*WHAT YOU NEED TO DO*. Which lines of the entries below run from the one holding "clock,2.47,3.01" to the one holding "global placement: 0.0148 / 0.210", inclusive? Set down exactly those lines and no others.

*RECORDS SHOWN*.
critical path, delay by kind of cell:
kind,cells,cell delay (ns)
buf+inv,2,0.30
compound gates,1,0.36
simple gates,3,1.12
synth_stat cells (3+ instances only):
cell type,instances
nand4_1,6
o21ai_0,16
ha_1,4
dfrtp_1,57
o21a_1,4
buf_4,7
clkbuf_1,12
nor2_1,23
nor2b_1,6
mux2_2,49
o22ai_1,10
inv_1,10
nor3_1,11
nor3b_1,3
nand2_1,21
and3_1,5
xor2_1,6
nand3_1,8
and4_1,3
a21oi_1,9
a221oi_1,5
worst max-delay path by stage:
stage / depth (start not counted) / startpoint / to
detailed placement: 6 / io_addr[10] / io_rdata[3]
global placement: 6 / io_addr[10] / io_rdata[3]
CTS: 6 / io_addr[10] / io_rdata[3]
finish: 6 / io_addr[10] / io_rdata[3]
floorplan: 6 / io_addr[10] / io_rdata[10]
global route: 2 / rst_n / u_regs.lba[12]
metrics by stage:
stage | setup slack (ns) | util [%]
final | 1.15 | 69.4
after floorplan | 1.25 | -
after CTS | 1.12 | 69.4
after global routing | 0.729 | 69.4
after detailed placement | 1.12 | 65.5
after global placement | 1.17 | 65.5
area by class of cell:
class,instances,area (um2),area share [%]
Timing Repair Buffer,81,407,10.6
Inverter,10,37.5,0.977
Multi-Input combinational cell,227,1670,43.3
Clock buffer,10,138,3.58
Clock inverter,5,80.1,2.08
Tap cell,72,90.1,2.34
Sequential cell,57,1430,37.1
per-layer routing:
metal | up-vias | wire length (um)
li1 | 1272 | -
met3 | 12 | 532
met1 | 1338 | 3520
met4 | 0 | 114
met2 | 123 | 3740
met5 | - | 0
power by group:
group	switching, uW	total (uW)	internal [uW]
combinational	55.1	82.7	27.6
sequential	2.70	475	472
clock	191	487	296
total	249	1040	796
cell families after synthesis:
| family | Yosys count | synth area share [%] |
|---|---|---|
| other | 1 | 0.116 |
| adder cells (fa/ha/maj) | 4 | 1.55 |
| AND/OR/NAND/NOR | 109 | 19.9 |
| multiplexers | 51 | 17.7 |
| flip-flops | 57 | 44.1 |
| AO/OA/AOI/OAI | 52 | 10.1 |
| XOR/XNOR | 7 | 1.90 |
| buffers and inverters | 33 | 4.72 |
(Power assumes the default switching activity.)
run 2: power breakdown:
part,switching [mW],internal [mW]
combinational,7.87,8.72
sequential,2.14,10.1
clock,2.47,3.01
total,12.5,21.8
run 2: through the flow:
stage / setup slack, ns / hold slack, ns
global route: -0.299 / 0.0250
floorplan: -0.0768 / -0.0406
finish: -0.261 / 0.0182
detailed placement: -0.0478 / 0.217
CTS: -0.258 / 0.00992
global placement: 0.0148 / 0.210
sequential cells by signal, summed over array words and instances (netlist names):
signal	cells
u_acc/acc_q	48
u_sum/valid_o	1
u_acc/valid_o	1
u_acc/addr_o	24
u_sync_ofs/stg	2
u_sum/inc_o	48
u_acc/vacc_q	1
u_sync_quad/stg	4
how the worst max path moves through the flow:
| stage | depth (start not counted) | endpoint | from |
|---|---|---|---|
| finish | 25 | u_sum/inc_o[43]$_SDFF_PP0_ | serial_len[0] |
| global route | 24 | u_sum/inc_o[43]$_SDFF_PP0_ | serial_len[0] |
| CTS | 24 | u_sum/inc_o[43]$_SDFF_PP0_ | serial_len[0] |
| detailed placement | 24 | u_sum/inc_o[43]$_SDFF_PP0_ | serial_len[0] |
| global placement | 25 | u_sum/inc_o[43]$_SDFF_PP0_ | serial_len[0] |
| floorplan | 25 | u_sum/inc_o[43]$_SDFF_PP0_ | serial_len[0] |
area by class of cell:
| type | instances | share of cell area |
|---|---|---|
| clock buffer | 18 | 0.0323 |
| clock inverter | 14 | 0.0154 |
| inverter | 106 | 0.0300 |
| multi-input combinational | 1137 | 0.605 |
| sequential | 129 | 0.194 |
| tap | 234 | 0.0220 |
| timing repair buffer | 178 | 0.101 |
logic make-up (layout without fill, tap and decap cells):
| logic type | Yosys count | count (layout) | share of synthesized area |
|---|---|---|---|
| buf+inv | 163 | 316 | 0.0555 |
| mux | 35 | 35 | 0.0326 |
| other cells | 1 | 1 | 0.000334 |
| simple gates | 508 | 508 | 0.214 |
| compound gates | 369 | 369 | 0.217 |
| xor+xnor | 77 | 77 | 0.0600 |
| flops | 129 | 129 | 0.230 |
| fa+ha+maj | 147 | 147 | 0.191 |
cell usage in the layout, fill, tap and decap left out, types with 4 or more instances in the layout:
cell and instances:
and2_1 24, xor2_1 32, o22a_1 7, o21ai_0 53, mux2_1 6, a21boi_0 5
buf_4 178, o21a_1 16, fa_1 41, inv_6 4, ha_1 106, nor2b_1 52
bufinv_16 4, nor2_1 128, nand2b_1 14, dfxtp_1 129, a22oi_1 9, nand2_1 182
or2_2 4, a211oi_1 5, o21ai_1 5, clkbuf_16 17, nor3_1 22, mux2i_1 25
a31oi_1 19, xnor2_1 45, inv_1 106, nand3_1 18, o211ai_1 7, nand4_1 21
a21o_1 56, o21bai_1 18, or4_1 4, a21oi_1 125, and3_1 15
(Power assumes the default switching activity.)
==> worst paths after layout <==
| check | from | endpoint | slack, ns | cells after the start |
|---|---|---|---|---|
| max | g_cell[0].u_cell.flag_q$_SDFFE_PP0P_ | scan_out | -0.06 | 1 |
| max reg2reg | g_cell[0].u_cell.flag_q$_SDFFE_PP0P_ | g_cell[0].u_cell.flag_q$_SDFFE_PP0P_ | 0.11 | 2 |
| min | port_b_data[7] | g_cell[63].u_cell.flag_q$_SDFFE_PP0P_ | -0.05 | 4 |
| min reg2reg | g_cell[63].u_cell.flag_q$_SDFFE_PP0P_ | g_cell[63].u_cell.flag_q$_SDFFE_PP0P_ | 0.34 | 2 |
--
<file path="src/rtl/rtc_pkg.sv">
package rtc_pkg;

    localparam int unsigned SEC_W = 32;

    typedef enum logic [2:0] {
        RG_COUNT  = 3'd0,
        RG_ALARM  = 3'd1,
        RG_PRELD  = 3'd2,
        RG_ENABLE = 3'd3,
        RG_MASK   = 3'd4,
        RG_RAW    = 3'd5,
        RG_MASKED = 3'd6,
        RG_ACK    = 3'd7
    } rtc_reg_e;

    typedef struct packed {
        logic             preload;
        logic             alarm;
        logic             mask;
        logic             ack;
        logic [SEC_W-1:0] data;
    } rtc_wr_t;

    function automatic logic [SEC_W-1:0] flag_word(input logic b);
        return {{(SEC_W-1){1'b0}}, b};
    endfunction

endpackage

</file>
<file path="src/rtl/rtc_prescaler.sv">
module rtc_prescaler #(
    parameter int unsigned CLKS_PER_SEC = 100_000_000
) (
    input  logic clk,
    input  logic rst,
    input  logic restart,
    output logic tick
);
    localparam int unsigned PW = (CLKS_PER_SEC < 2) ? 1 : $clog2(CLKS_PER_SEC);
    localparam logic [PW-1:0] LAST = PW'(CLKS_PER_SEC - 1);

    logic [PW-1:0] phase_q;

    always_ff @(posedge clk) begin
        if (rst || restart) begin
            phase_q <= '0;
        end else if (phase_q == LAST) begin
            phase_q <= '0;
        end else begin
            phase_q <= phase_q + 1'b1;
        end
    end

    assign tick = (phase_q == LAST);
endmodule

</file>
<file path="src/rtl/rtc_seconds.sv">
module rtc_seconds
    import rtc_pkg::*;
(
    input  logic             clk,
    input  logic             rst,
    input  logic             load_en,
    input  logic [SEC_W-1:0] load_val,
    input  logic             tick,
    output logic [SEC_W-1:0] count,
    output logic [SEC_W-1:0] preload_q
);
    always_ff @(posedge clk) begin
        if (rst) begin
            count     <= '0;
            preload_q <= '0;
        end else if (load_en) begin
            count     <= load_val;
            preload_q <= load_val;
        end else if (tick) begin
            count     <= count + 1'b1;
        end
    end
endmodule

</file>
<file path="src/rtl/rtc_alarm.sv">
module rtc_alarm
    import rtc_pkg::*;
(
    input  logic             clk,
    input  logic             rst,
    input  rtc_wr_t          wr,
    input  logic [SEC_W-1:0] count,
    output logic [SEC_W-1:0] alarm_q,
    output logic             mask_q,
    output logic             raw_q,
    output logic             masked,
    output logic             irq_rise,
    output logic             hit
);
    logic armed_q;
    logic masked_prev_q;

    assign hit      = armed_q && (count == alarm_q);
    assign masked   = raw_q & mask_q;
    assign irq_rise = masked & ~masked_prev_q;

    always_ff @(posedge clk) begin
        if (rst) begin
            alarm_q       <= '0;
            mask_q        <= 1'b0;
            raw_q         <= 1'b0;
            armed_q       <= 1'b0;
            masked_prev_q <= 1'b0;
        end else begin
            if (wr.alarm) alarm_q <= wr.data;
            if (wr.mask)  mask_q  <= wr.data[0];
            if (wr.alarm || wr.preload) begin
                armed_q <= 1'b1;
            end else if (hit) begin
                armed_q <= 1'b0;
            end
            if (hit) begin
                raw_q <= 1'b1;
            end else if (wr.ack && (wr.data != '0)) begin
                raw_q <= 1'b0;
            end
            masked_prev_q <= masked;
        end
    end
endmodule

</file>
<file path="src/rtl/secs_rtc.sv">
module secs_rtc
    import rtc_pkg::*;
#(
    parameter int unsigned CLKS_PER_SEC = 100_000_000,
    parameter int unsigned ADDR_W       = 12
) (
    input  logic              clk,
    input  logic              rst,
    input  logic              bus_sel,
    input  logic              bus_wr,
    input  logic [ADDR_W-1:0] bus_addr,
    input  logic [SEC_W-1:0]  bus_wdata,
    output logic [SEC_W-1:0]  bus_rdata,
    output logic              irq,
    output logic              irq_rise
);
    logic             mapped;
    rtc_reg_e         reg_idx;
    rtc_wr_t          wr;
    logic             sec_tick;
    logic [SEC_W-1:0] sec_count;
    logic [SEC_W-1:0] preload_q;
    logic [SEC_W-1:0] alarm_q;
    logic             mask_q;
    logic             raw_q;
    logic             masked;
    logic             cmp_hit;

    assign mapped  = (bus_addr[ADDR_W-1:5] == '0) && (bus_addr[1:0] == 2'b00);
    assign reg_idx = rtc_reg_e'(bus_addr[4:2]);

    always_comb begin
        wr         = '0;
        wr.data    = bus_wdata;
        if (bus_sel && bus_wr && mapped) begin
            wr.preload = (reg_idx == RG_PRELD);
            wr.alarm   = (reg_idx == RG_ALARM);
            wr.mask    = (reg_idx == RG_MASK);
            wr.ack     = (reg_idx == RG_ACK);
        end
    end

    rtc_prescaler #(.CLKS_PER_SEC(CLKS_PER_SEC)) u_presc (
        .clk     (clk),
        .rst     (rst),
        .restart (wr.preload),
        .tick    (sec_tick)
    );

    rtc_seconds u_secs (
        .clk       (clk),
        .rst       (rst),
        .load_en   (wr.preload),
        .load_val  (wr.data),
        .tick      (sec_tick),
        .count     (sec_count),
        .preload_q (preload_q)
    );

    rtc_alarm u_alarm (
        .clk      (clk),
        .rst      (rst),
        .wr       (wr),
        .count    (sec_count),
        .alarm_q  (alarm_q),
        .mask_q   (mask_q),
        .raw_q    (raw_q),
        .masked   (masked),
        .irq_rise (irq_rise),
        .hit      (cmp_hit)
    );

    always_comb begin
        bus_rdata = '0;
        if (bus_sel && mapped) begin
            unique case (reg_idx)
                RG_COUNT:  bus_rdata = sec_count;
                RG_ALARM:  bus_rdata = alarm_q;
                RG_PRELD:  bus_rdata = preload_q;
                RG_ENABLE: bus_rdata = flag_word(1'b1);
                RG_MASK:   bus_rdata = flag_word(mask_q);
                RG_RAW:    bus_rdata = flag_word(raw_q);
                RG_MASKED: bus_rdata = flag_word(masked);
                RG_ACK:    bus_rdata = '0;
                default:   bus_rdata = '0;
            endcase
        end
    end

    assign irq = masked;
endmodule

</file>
...
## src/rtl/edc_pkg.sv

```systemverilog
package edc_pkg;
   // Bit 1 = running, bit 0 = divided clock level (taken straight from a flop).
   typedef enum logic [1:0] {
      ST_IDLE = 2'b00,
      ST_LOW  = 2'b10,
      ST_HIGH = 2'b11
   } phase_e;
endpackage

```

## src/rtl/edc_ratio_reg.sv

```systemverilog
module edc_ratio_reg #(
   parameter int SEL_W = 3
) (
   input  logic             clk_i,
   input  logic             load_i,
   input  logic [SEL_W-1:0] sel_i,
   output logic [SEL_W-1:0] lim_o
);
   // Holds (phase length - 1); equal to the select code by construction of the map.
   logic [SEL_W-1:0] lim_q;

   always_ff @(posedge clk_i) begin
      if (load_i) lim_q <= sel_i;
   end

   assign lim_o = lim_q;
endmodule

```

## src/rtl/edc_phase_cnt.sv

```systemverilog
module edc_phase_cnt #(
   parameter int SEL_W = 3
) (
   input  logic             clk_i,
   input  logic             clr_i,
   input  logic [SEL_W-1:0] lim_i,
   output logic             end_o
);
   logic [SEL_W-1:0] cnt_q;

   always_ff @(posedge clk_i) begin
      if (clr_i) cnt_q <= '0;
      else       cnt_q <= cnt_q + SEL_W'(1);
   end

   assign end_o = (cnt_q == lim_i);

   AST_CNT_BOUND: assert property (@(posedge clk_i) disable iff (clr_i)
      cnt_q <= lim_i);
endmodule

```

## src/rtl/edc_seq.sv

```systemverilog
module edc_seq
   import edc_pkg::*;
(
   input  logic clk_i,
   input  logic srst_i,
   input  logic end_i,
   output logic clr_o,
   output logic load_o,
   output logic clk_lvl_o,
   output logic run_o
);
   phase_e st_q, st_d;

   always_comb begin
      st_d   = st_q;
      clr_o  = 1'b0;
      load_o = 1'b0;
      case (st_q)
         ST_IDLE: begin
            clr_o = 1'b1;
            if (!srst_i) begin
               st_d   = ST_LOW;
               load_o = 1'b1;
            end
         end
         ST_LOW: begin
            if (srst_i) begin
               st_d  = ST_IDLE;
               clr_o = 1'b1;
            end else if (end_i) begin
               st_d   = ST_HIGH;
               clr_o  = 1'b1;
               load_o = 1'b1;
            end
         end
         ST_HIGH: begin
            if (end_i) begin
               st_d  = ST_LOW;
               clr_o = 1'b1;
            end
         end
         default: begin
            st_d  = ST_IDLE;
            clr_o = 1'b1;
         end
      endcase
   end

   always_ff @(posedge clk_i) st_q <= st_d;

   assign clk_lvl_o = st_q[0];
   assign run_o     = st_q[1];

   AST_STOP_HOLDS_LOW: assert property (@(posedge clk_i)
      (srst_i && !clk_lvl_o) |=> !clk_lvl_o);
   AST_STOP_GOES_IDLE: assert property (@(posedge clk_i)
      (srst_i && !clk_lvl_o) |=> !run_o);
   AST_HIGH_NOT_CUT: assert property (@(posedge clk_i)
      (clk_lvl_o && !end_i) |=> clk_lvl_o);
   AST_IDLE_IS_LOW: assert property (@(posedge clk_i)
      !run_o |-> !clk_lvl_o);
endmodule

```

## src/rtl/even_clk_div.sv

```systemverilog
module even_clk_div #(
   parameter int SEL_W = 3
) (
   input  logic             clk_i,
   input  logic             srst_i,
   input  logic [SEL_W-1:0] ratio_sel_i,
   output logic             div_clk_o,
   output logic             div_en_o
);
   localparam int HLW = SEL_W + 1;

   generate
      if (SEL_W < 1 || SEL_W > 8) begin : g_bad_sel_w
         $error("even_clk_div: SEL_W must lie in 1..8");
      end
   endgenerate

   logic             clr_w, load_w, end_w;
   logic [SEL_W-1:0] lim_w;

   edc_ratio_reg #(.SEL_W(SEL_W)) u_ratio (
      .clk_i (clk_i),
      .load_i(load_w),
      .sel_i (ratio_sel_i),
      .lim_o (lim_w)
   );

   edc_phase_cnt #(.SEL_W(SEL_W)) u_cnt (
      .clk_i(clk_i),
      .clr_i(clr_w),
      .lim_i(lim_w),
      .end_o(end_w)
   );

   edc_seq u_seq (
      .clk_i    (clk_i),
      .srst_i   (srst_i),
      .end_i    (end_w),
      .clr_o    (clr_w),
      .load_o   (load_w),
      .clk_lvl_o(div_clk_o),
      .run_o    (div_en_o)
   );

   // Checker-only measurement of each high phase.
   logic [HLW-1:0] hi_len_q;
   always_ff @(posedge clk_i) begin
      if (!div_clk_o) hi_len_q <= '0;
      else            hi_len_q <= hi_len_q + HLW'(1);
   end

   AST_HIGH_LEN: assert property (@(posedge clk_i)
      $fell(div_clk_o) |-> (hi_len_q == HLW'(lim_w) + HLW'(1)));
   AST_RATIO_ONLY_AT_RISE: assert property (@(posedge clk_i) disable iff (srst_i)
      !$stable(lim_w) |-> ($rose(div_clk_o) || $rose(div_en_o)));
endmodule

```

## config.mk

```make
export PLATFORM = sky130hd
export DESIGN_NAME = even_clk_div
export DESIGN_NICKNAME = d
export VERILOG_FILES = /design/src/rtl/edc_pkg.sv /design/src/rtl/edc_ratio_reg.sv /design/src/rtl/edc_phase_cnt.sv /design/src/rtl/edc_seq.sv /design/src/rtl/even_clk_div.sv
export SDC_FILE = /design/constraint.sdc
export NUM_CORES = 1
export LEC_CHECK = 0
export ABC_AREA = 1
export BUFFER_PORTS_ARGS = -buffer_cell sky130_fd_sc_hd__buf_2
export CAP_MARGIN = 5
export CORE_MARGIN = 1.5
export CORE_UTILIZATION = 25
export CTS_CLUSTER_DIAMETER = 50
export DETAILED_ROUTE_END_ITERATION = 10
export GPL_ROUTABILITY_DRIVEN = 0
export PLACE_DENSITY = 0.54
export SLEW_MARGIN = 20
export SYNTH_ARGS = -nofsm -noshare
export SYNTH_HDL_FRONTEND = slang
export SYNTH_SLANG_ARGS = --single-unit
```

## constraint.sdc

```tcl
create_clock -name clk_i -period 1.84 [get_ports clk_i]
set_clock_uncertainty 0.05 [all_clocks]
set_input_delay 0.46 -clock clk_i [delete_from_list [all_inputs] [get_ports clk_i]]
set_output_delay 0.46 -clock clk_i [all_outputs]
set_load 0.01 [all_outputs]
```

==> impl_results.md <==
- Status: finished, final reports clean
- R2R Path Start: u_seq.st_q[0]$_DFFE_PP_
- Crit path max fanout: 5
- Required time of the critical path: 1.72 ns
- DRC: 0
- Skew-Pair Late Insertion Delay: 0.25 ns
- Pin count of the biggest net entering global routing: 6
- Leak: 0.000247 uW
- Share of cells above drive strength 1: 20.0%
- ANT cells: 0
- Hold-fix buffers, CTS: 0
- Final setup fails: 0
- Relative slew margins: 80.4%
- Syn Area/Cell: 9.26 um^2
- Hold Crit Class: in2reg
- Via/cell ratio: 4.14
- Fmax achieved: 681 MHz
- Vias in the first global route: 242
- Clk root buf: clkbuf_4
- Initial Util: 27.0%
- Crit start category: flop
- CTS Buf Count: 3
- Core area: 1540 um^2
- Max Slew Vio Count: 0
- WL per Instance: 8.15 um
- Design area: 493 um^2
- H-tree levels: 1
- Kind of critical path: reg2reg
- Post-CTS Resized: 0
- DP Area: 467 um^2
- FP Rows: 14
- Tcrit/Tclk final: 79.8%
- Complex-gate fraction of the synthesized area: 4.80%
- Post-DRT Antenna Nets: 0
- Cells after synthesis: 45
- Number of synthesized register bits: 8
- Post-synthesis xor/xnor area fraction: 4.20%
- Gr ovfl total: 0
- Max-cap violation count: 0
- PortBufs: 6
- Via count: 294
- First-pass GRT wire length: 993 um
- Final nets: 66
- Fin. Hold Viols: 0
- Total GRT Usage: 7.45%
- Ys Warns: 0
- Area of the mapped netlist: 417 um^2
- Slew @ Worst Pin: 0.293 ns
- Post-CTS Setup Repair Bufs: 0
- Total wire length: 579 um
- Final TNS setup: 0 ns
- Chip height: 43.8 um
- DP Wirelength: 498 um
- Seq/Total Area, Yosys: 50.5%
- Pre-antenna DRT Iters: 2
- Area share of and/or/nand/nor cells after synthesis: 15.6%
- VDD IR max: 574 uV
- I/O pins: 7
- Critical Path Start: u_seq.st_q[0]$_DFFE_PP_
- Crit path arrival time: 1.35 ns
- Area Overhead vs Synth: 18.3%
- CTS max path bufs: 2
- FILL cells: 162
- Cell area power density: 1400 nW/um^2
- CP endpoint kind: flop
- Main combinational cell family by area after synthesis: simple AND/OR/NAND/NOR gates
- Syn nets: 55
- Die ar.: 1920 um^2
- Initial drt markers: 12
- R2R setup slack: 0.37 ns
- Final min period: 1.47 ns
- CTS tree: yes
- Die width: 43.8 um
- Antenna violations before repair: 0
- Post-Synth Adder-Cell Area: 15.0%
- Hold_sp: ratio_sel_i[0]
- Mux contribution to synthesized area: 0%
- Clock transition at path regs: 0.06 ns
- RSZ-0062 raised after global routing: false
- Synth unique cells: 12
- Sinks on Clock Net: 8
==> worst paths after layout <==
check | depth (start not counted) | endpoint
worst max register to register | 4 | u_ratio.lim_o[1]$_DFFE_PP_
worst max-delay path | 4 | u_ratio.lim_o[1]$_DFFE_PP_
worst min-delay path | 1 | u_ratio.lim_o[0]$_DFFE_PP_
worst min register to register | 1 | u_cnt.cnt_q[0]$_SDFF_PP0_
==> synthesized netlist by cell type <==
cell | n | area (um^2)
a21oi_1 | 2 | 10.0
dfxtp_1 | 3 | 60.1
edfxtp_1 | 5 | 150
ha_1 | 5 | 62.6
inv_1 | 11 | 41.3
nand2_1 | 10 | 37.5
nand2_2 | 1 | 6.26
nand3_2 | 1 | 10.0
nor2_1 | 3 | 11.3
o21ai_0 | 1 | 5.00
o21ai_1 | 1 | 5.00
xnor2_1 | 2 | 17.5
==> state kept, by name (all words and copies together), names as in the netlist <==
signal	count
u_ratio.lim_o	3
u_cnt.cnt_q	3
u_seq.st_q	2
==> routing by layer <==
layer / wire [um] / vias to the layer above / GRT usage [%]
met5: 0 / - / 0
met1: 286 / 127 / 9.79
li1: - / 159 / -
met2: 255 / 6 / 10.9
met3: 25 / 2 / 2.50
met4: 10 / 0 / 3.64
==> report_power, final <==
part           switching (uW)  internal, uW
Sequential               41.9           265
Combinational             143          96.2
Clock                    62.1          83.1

*REPLY*.
clock,2.47,3.01
total,12.5,21.8
run 2: through the flow:
stage / setup slack, ns / hold slack, ns
global route: -0.299 / 0.0250
floorplan: -0.0768 / -0.0406
finish: -0.261 / 0.0182
detailed placement: -0.0478 / 0.217
CTS: -0.258 / 0.00992
global placement: 0.0148 / 0.210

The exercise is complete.